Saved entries
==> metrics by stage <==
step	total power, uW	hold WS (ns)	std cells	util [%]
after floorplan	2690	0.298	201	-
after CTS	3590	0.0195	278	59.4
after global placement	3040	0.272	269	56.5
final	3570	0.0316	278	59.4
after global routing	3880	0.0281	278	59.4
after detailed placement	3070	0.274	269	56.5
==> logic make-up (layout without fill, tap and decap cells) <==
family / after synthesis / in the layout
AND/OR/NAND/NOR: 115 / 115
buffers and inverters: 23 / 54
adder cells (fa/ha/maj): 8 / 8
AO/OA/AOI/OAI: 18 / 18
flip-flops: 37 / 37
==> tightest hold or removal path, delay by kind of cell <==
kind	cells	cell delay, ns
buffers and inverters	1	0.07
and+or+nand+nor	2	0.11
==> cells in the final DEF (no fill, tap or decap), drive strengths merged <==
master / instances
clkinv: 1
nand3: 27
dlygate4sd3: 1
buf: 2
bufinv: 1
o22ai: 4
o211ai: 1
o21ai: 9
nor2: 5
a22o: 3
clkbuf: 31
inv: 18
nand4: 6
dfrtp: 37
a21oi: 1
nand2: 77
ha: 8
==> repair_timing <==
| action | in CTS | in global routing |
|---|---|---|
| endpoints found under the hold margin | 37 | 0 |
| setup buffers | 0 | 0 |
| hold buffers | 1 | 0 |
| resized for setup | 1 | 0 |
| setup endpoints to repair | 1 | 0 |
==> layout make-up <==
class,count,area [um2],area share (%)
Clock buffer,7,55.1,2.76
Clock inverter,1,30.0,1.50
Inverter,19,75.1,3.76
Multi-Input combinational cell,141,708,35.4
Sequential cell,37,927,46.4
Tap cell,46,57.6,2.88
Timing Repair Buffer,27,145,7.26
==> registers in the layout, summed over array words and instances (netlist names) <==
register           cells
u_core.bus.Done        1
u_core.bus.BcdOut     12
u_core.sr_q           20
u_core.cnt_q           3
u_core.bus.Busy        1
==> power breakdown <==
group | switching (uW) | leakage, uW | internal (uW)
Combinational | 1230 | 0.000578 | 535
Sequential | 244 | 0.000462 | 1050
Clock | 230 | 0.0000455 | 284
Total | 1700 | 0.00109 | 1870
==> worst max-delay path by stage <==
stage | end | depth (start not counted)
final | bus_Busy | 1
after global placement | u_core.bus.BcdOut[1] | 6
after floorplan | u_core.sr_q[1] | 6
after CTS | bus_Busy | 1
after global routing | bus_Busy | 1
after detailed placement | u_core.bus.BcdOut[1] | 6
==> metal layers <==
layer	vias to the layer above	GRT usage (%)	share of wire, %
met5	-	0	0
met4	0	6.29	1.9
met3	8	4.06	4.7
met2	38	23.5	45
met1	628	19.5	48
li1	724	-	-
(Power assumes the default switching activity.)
==> src/rtl/x400_collect.sv <==
// Collects NUM_WORDS input words (LS word first) into one 400-bit operand
// for the downstream mod-4051 reduction stage. Two-deep: a staging register
// fills while the output register holds the previous operand.
// Optional framing check (in_last vs. word count, sticky err output) is
// built only when X400_COLLECT_ERR_EN is defined.
module x400_collect
  import x400_pkg::*;
#(
  parameter int WORD_W    = x400_pkg::WORD_W,
  parameter int NUM_WORDS = x400_pkg::NUM_WORDS
) (
  input  logic                        clk,
  input  logic                        rst,
  input  logic [WORD_W-1:0]           in_data,
  input  logic                        in_valid,
  input  logic                        in_last,
  output logic                        in_ready,
  output logic [WORD_W*NUM_WORDS-1:0] x_out,
  output logic                        x_valid,
  input  logic                        x_ready
`ifdef X400_COLLECT_ERR_EN
  ,
  output logic                        err
`endif
);

  localparam int OP_W  = WORD_W * NUM_WORDS;
  localparam int CNT_W = $clog2(NUM_WORDS);

  fill_state_e      state_q, state_d;
  logic [OP_W-1:0]  stg_q, stg_d;
  logic [OP_W-1:0]  xout_q, xout_d;
  logic             xv_q, xv_d;
  logic [CNT_W-1:0] cnt;
  logic             term;
  logic             acc;
  logic             move;
  logic             drop;

  assign acc  = in_valid & in_ready;
  // Staging leaves when the output register is empty or emptying this cycle.
  assign move = (state_q == FULL) & (~xv_q | x_ready);

`ifdef X400_COLLECT_ERR_EN
  logic err_q, err_d;

  // Early in_last abandons the partial operand.
  assign drop = acc & in_last & ~term;

  // Sticky framing error: early in_last, or final word without in_last.
  always_comb begin
    err_d = err_q | drop | (acc & term & ~in_last);
  end

  // Error flag register; cleared only by reset.
  always_ff @(posedge clk or posedge rst) begin
    if (rst) err_q <= 1'b0;
    else     err_q <= err_d;
  end

  assign err = err_q;
`else
  // Without framing checks the word count alone delimits operands.
  logic unused_in_last;
  assign unused_in_last = in_last;
  assign drop           = 1'b0;
`endif

  x400_word_cnt #(
    .NUM_WORDS (NUM_WORDS),
    .CNT_W     (CNT_W)
  ) u_cnt (
    .clk  (clk),
    .rst  (rst),
    .inc  (acc),
    .clr  (drop),
    .cnt  (cnt),
    .term (term)
  );

  // Fill state register.
  always_ff @(posedge clk or posedge rst) begin
    if (rst) state_q <= IDLE;
    else     state_q <= state_d;
  end

  // Fill state transitions.
  always_comb begin
    state_d = state_q;
    case (state_q)
      IDLE, FILL: begin
        if (acc) begin
          if (drop)      state_d = IDLE;
          else if (term) state_d = FULL;
          else           state_d = FILL;
        end
      end
      FULL:    if (move) state_d = IDLE;
      default: state_d = IDLE;
    endcase
  end

  // Accept words whenever staging has room; held low throughout reset.
  always_comb begin
    in_ready = ~rst & (state_q != FULL);
  end

  // Staging write and output register load/consume.
  always_comb begin
    stg_d  = stg_q;
    xout_d = xout_q;
    xv_d   = xv_q;
    if (acc) stg_d[int'(cnt)*WORD_W +: WORD_W] = in_data;
    if (move) begin
      xout_d = stg_q;
      xv_d   = 1'b1;
    end else if (xv_q & x_ready) begin
      xv_d   = 1'b0;
    end
  end

  // Data registers carry no reset; x_valid qualifies x_out.
  always_ff @(posedge clk) begin
    stg_q  <= stg_d;
    xout_q <= xout_d;
  end

  // Output valid register.
  always_ff @(posedge clk or posedge rst) begin
    if (rst) xv_q <= 1'b0;
    else     xv_q <= xv_d;
  end

  assign x_out   = xout_q;
  assign x_valid = xv_q;

endmodule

TASK OBJECTIVE: Show every line in the records above that contains the word "share".

RESPONSE FOR THIS EXERCISE:
class,count,area [um2],area share (%)
layer	vias to the layer above	GRT usage (%)	share of wire, %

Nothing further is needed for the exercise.